[What to do]
The line containing "start point = in i_stall" marks the end: restate word for word every line from the first line of the entries below through that one.

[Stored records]

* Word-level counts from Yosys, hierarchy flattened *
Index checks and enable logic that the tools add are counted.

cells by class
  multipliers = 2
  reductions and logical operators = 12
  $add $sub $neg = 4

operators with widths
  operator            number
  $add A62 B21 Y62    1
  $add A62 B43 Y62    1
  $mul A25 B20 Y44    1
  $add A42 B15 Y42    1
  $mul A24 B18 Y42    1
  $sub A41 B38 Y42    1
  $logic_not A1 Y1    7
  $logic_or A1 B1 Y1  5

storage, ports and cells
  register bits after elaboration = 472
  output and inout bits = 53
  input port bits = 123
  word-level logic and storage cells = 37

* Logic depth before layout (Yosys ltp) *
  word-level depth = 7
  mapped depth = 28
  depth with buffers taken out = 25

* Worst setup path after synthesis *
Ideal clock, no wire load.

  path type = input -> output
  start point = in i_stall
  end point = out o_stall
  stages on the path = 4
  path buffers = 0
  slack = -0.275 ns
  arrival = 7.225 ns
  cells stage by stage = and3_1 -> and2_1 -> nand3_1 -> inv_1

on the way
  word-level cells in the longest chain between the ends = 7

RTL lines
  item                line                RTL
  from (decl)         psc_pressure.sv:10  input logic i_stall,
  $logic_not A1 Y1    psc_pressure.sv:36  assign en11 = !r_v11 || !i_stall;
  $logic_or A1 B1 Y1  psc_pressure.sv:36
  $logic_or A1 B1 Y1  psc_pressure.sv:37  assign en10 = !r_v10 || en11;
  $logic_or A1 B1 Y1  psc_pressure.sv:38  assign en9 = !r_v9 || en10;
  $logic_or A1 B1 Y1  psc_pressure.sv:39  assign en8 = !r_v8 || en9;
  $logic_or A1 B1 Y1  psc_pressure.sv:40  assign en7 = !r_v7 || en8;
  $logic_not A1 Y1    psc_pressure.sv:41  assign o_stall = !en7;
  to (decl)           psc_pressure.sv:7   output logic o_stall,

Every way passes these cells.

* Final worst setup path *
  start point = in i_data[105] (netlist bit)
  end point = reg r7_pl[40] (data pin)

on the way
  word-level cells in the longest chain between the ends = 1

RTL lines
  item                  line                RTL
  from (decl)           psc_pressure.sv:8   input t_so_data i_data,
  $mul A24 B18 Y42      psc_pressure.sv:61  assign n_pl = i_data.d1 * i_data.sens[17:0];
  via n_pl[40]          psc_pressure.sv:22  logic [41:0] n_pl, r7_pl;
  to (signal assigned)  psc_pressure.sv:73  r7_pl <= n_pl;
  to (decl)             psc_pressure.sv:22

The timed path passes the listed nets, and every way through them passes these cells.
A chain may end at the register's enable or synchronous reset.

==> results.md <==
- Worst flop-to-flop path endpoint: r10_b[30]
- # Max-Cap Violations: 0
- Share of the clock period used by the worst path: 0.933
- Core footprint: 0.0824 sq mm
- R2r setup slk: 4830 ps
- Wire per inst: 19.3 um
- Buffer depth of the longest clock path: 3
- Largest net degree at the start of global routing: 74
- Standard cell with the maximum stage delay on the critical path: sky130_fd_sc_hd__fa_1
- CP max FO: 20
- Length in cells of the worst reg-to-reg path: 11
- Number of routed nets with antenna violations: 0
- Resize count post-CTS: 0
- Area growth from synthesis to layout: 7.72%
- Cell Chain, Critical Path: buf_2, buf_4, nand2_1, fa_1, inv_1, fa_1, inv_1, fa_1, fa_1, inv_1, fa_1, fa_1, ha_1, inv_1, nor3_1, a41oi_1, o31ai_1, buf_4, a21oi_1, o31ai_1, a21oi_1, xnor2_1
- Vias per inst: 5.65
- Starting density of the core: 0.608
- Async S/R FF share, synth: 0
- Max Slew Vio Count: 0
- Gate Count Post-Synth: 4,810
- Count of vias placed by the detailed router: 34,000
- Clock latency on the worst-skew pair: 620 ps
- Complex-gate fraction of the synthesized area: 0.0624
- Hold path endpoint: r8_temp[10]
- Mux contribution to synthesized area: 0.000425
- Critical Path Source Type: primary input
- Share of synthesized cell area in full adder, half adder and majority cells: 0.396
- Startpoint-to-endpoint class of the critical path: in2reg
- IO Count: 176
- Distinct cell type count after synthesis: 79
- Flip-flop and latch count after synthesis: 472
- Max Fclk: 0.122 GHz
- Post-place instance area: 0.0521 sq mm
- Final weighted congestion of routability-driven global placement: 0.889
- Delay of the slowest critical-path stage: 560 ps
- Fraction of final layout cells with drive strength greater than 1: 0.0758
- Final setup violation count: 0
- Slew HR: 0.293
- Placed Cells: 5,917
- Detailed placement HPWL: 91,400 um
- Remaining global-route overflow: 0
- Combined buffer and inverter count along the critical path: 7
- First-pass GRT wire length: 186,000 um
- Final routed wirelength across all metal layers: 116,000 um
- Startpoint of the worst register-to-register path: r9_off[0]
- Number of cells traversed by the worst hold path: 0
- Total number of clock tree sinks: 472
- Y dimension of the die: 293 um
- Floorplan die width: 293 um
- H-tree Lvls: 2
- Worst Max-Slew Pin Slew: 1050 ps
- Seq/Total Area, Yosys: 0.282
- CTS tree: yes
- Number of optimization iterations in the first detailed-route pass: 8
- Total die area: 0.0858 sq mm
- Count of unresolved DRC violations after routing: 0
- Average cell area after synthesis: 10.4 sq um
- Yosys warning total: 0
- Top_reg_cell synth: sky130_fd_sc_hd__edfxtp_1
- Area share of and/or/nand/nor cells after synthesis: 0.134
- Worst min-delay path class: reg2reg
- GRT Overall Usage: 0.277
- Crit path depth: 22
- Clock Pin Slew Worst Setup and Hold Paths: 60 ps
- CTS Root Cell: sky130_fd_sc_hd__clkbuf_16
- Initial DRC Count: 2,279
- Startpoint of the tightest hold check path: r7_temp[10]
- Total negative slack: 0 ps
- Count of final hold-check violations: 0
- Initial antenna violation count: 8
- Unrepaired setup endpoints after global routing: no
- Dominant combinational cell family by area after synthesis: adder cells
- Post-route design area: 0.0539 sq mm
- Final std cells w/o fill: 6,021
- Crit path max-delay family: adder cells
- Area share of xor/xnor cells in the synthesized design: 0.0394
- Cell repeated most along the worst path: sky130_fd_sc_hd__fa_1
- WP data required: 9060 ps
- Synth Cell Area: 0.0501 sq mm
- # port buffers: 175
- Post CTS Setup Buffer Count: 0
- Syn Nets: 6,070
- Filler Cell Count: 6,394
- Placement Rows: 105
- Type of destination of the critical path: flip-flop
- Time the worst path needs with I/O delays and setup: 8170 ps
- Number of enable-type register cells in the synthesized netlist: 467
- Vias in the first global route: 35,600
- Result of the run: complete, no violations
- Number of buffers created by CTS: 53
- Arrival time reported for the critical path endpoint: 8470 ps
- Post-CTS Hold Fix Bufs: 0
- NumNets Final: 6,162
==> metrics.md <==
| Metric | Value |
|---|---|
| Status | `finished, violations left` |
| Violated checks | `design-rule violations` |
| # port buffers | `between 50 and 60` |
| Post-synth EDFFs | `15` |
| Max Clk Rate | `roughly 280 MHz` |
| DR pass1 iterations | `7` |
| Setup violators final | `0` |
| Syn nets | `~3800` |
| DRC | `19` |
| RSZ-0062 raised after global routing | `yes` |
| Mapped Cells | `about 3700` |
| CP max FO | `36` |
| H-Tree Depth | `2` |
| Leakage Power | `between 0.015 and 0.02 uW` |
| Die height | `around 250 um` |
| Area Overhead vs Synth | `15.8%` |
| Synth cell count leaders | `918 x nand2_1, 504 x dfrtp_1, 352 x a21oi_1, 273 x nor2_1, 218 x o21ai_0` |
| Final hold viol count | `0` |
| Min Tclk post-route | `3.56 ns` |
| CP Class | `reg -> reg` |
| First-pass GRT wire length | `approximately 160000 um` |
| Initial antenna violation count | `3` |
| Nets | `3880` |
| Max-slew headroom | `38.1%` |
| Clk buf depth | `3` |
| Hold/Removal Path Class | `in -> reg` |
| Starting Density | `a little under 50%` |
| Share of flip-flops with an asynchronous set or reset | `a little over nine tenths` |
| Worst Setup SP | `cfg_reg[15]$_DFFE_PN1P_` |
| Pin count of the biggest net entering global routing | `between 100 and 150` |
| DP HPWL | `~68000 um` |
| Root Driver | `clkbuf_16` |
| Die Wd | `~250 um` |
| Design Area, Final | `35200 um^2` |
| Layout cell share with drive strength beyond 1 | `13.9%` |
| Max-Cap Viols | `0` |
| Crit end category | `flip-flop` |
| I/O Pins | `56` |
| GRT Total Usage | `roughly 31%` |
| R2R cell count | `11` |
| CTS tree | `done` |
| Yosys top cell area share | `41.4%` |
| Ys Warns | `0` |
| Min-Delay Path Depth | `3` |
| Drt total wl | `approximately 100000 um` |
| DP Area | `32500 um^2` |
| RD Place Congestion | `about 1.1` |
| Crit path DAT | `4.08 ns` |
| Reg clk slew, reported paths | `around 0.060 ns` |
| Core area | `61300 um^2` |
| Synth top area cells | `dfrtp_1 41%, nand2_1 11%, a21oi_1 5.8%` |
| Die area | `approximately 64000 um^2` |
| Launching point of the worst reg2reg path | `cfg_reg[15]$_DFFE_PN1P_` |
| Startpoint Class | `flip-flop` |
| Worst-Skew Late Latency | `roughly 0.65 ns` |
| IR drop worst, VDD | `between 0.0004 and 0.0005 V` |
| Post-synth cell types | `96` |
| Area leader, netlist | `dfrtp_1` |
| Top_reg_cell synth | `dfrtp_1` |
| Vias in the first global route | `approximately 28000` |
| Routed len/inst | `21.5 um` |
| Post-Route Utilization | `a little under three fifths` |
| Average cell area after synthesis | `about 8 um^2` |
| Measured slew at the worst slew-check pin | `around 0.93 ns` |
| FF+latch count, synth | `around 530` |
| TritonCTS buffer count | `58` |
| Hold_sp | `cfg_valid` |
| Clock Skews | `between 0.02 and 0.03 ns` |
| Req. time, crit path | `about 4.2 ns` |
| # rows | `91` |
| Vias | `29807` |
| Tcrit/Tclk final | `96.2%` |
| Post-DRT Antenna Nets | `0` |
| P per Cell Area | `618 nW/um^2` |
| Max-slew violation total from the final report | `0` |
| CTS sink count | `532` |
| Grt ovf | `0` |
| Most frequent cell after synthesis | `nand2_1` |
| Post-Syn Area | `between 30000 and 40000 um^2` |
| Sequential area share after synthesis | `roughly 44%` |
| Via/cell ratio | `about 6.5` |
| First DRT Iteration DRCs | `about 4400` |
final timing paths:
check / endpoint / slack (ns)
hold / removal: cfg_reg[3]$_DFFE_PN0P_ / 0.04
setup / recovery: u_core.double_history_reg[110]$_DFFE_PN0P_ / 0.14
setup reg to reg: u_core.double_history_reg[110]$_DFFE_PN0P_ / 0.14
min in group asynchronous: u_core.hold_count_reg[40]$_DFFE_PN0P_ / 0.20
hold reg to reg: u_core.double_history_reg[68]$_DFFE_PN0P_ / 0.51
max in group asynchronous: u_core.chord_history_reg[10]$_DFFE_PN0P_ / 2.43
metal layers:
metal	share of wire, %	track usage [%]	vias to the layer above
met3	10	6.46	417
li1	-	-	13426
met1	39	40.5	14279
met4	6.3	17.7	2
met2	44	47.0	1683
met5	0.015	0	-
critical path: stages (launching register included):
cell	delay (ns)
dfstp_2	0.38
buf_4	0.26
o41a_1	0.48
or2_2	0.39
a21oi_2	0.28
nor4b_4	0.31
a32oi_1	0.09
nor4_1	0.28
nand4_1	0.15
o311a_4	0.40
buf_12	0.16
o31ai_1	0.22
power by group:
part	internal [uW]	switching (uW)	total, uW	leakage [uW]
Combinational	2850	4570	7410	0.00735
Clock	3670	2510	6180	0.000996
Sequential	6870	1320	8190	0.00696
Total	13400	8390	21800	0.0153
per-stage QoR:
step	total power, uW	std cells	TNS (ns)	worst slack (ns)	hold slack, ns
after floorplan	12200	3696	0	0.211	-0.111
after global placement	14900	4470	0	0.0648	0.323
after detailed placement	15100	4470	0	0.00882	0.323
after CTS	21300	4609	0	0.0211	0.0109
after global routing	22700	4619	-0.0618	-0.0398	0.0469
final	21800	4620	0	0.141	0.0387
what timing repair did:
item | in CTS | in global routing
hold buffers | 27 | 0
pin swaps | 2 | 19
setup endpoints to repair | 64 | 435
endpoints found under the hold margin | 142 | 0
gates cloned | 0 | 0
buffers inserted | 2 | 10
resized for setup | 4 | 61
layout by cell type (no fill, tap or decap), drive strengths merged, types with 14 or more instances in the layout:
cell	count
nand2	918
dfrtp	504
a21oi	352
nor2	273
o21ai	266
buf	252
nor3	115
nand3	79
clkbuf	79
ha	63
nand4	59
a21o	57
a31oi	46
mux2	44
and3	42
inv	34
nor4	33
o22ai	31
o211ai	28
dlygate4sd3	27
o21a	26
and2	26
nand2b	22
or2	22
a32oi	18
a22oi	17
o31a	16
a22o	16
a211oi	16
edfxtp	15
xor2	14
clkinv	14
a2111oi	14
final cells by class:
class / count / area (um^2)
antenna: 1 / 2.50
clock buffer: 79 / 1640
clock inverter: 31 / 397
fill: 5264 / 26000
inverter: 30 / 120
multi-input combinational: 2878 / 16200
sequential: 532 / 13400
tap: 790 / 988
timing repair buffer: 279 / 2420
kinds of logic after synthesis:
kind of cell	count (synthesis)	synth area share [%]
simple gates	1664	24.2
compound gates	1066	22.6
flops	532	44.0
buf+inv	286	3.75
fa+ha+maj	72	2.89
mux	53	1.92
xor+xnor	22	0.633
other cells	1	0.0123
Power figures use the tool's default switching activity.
File: src/hdl/mm_pkg.sv
`timescale 1ns / 1ps
`default_nettype none
// ----------------------------------------------------------------------------
// mm_pkg: shared definitions for the matrix multiplier
// Field widths, register map, and the command and status groups that pass
// between the controller and the datapath.
// ----------------------------------------------------------------------------
package mm_pkg;

    localparam int MAX_DIM_DEF = 8;
    localparam int ELEM_BITS   = 16;
    localparam int ACC_BITS    = 32;
    localparam int PROD_BITS   = 2 * ELEM_BITS;
    localparam int OUT_BITS    = 32;
    localparam int POS_BITS    = 3;
    localparam int CFG_BITS    = 4;
    localparam int APB_DATA_W  = 32;
    localparam int APB_ADDR_W  = 4;

    localparam logic [CFG_BITS-1:0] DIM_RESET = 4'd8;

    // register indexes (byte address / 4)
    localparam logic [1:0] REG_ROWS_M  = 2'd0;
    localparam logic [1:0] REG_INNER_N = 2'd1;
    localparam logic [1:0] REG_COLS_P  = 2'd2;

    typedef struct packed {
        logic load;         // input item accepted this cycle
        logic issue;        // read one A/B pair for the current entry
        logic first;        // pair opens a dot product
        logic last;         // pair closes a dot product
        logic final_entry;  // entry is the last one of the product
    } mm_cmd_t;

    typedef struct packed {
        logic complete;     // accepted item finishes both matrices
        logic out_taken;    // result item handed over this cycle
    } mm_status_t;

endpackage
`default_nettype wire

File: src/hdl/mm_stream_ifs.sv
`timescale 1ns / 1ps
`default_nettype none
// ----------------------------------------------------------------------------
// mm stream interfaces
// Valid/ready channels for matrix elements in and product entries out.
// ----------------------------------------------------------------------------
interface mm_in_if;
    logic                                valid;
    logic                                ready;
    logic signed [mm_pkg::ELEM_BITS-1:0] elem_value;
    logic                                to_b;

    modport source (output valid, elem_value, to_b, input ready);
    modport sink   (input valid, elem_value, to_b, output ready);
endinterface
<file path="src/rtl/llace_pkg.sv">
`timescale 1ns / 1ps
package llace_pkg;

	localparam int MaxSideDefault = 64;

	typedef enum logic [1:0] {
		OP_WRITE  = 2'd0,
		OP_READ   = 2'd1,
		OP_EVOLVE = 2'd2,
		OP_COMMIT = 2'd3
	} op_t;

	typedef enum logic [2:0] {
		REG_LIVE   = 3'd0,
		REG_BORN   = 3'd1,
		REG_WRAP   = 3'd2,
		REG_COLS   = 3'd3,
		REG_ROWS   = 3'd4
	} reg_idx_t;

	localparam logic [2:0] WRAP_PLANE = 3'd0;
	localparam logic [2:0] WRAP_RING  = 3'd1;
	localparam logic [2:0] WRAP_MOB   = 3'd2;
	localparam logic [2:0] WRAP_TORUS = 3'd3;
	localparam logic [2:0] WRAP_SPH   = 3'd4;
	localparam logic [2:0] WRAP_KLEIN = 3'd5;
	localparam logic [2:0] WRAP_PROJ  = 3'd6;

	// sphere edge codes: left, right, top, bottom
	localparam logic [3:0] SPH_TL = 4'hA;
	localparam logic [3:0] SPH_BR = 4'h5;
	localparam logic [3:0] SPH_BL = 4'h9;
	localparam logic [3:0] SPH_L  = 4'h8;
	localparam logic [3:0] SPH_TR = 4'h6;
	localparam logic [3:0] SPH_R  = 4'h4;
	localparam logic [3:0] SPH_T  = 4'h2;
	localparam logic [3:0] SPH_B  = 4'h1;

	typedef struct packed {
		logic [1:0] operation;
		logic [6:0] column;
		logic [6:0] row;
		logic       cell_value;
	} in_item_t;

	typedef struct packed {
		logic       cell_state;
		logic [3:0] neighbour_count;
		logic       status;
	} out_item_t;

	typedef struct packed {
		logic [2:0] index;
		logic [8:0] data;
	} cfg_item_t;

	typedef enum logic [2:0] {
		ST_CLEAR,
		ST_IDLE,
		ST_NEIGH,
		ST_CENTRE,
		ST_FINISH,
		ST_OUT
	} state_t;

	// controller to datapath
	typedef struct packed {
		logic clear_en;
		logic load;
		logic issue;
		logic centre;
		logic finish;
		logic flip;
		logic [2:0] nidx;
	} cmd_t;

	// datapath to controller
	typedef struct packed {
		logic clear_done;
		logic bad;
		logic evolve;
		logic commit;
	} stat_t;

endpackage

</file>
<file path="src/rtl/llace_ctrl.sv">
`timescale 1ns / 1ps
module llace_ctrl import llace_pkg::*; (
	input  logic  clk,
	input  logic  arst_n,
	input  logic  in_valid,
	output logic  in_stall,
	output logic  out_valid,
	input  logic  out_stall,
	input  stat_t stat,
	output cmd_t  cmd
);
	state_t state_q, state_d;
	logic [2:0] k_q;

	always_comb begin
		state_d = state_q;
		case (state_q)
			ST_CLEAR: if (stat.clear_done) state_d = ST_IDLE;
			ST_IDLE: if (in_valid) state_d = ST_CENTRE;
			ST_CENTRE: begin
				if (stat.evolve && !stat.bad) state_d = ST_NEIGH;
				else state_d = ST_FINISH;
			end
			// counter wraps to zero after the last neighbour: centre read
			ST_NEIGH: if (k_q == 3'd0) state_d = ST_FINISH;
			ST_FINISH: state_d = ST_OUT;
			ST_OUT: if (!out_stall) state_d = ST_IDLE;
			default: state_d = ST_IDLE;
		endcase
	end

	always_comb begin
		cmd = '0;
		cmd.nidx = k_q;
		in_stall = (state_q != ST_IDLE);
		out_valid = (state_q == ST_OUT);
		case (state_q)
			ST_CLEAR: cmd.clear_en = 1'b1;
			ST_IDLE: cmd.load = in_valid;
			ST_CENTRE: begin
				// neighbours first for evolve, centre read last
				if (!(stat.evolve && !stat.bad)) begin
					cmd.issue = 1'b1;
					cmd.centre = 1'b1;
				end else begin
					cmd.issue = 1'b1;
				end
			end
			ST_NEIGH: begin
				cmd.issue = 1'b1;
				cmd.centre = (k_q == 3'd0);
			end
			ST_FINISH: begin
				cmd.finish = 1'b1;
				cmd.flip = stat.commit;
			end
			default: ;
		endcase
	end

	always_ff @(posedge clk or negedge arst_n) begin
		if (!arst_n) begin
			state_q <= ST_CLEAR;
			k_q <= '0;
		end else begin
			state_q <= state_d;
			if (state_q == ST_CENTRE || state_q == ST_NEIGH) k_q <= k_q + 3'd1;
			else k_q <= '0;
		end
	end

	assert property (@(posedge clk) disable iff (!arst_n)
		(state_q == ST_OUT && out_stall) |=> state_q == ST_OUT)
		else $error("result dropped under stall");
	assert property (@(posedge clk) disable iff (!arst_n)
		cmd.load |=> state_q == ST_CENTRE)
		else $error("load did not start work");
	assert property (@(posedge clk) disable iff (!arst_n)
		state_q == ST_FINISH |=> out_valid)
		else $error("finish without result");
endmodule

</file>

[Written answer]
* Word-level counts from Yosys, hierarchy flattened *
Index checks and enable logic that the tools add are counted.

cells by class
  multipliers = 2
  reductions and logical operators = 12
  $add $sub $neg = 4

operators with widths
  operator            number
  $add A62 B21 Y62    1
  $add A62 B43 Y62    1
  $mul A25 B20 Y44    1
  $add A42 B15 Y42    1
  $mul A24 B18 Y42    1
  $sub A41 B38 Y42    1
  $logic_not A1 Y1    7
  $logic_or A1 B1 Y1  5

storage, ports and cells
  register bits after elaboration = 472
  output and inout bits = 53
  input port bits = 123
  word-level logic and storage cells = 37

* Logic depth before layout (Yosys ltp) *
  word-level depth = 7
  mapped depth = 28
  depth with buffers taken out = 25

* Worst setup path after synthesis *
Ideal clock, no wire load.

  path type = input -> output
  start point = in i_stall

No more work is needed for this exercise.